人们知道,CD4+ helper T-细胞(重要免疫调控因子)会被HIV-1感染清除,但该病毒是怎样引起细胞死亡的却一直不清楚。在这项研究中,Gary Nabel及其同事发现,HIV-1结合是触发CD4+ T-细胞死亡的必要和充分条件,其结合通过“DNA-依赖性蛋白激酶” (DNA-PK) (DNA修复机制的一部分)的激发以及p53的磷酸化来触发细胞死亡。
这项工作也许可帮助解释病毒库在被HIV感染的患者身上是怎样建立的,并且也表明:用“整合酶”或DNA-PK抑制药物来治疗也许能延长CD4细胞的存活时间和延迟艾滋病的发展。
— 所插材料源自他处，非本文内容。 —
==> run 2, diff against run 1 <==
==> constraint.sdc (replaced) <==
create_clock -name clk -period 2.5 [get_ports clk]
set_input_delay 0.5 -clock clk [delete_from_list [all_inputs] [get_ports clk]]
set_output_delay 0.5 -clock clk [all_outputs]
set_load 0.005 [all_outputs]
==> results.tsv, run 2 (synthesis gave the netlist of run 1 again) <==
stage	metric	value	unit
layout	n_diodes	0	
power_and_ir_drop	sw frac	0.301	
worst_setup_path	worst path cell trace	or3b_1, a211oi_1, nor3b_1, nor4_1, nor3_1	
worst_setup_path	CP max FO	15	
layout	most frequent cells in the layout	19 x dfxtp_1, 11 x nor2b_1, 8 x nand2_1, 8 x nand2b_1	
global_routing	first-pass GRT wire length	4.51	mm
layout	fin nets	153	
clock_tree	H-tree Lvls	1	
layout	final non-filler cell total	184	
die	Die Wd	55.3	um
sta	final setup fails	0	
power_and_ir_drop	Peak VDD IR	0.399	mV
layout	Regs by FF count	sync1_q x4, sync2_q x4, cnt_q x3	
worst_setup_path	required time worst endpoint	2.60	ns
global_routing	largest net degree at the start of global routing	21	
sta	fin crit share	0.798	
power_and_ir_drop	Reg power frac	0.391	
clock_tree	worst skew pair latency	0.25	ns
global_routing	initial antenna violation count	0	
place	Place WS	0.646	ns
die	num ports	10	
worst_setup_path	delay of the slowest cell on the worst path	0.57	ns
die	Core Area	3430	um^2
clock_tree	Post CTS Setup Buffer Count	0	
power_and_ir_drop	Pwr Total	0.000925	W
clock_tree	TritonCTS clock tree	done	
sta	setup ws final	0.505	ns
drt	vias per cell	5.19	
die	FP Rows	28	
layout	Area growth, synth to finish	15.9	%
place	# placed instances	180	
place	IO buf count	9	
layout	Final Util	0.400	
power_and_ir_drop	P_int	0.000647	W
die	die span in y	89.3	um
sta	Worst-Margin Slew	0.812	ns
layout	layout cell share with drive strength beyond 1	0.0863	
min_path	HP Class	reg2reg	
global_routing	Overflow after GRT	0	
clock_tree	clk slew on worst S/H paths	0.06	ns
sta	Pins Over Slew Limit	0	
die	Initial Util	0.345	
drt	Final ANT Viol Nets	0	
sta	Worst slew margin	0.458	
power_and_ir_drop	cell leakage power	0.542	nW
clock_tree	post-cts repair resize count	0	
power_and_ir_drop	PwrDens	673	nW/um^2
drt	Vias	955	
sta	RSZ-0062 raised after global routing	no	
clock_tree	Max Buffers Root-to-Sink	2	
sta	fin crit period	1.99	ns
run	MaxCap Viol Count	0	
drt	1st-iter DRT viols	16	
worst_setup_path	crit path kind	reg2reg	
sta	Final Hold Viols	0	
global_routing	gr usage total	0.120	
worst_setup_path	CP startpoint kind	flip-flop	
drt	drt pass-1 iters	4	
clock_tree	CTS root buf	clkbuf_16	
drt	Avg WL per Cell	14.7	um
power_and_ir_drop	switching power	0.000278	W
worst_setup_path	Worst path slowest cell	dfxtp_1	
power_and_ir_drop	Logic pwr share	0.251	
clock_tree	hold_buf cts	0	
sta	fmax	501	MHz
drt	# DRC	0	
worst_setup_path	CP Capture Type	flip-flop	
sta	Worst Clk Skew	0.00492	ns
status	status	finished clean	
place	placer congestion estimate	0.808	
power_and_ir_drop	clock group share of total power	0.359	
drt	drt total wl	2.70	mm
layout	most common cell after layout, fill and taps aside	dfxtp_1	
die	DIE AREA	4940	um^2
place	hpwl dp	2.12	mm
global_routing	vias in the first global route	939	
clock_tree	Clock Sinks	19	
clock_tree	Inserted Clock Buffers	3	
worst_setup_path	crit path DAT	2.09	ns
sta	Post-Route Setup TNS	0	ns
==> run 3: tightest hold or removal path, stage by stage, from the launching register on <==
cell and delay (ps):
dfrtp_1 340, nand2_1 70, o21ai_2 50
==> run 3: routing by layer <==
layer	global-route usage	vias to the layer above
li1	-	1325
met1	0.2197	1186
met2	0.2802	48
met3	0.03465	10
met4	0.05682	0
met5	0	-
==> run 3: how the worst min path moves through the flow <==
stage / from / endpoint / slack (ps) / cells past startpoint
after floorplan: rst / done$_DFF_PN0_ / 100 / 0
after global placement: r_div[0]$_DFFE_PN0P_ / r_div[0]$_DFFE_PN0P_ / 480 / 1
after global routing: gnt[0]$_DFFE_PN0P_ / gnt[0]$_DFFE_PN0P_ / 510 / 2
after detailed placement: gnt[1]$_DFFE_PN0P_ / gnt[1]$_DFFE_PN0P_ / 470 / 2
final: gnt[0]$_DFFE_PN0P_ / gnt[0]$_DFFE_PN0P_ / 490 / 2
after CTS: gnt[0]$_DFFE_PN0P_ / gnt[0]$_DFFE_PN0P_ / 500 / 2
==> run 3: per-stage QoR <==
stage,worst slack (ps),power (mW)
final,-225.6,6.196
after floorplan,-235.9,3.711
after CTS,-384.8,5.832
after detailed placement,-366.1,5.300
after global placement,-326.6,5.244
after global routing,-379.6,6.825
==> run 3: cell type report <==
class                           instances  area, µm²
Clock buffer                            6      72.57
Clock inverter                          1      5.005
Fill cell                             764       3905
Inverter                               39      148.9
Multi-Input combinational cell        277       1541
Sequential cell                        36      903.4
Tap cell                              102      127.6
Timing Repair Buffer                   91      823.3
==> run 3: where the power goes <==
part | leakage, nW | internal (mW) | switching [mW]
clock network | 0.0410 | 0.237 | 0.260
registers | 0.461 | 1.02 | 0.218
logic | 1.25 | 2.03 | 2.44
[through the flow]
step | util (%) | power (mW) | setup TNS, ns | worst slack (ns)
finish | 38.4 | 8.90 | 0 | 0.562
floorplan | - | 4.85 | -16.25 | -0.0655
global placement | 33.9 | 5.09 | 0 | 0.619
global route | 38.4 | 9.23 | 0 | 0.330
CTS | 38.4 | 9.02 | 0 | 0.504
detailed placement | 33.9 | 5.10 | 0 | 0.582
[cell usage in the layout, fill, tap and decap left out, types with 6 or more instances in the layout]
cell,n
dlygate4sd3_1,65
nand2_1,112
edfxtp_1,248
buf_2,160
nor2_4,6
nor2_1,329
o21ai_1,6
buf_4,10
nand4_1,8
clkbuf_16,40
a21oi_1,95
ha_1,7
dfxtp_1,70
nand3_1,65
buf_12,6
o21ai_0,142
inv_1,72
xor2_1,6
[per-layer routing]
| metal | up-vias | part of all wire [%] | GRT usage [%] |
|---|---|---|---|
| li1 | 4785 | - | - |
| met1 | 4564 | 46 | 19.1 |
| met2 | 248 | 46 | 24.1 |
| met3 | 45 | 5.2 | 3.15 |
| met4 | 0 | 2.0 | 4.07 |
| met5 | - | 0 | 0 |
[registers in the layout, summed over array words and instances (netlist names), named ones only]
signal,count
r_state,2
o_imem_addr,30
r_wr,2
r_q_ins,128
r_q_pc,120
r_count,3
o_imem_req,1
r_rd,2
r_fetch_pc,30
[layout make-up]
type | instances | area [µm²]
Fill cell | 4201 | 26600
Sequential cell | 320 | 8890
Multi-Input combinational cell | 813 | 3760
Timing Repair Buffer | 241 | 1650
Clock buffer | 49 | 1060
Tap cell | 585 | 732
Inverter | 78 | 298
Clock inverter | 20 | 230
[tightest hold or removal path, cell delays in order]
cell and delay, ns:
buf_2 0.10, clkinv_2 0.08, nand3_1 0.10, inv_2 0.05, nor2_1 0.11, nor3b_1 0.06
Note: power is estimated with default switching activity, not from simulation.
(生物谷Bioon.com)
生物谷推荐英文摘要:
Nature doi:10.1038/nature12274
HIV-1 causes CD4 cell death through DNA-dependent protein kinase during viral integration
Arik Cooper,Mayra García,Constantinos Petrovas,Takuya Yamamoto,Richard A. Koup & Gary J. Nabel
Human immunodeficiency virus-1 (HIV-1) has infected more than 60 million people and caused nearly 30 million deaths worldwide, ultimately the consequence of cytolytic infection of CD4+ T cells. In humans and in macaque models, most of these cells contain viral DNA and are rapidly eliminated at the peak of viraemia, yet the mechanism by which HIV-1 induces helper T-cell death has not been defined. Here we show that virus-induced cell killing is triggered by viral integration. Infection by wild-type HIV-1, but not an integrase-deficient mutant, induced the death of activated primary CD4 lymphocytes. Similarly, raltegravir, a pharmacologic integrase inhibitor, abolished HIV-1-induced cell killing both in cell culture and in CD4+ T cells from acutely infected subjects. The mechanism of killing during viral integration involved the activation of DNA-dependent protein kinase (DNA-PK), a central integrator of the DNA damage response, which caused phosphorylation of p53 and histone H2AX. Pharmacological inhibition of DNA-PK abolished cell death during HIV-1 infection in vitro, suggesting that processes which reduce DNA-PK activation in CD4 cells could facilitate the formation of latently infected cells that give rise to reservoirs in vivo. We propose that activation of DNA-PK during viral integration has a central role in CD4+ T-cell depletion, raising the possibility that integrase inhibitors and interventions directed towards DNA-PK may improve T-cell survival and immune function in infected individuals.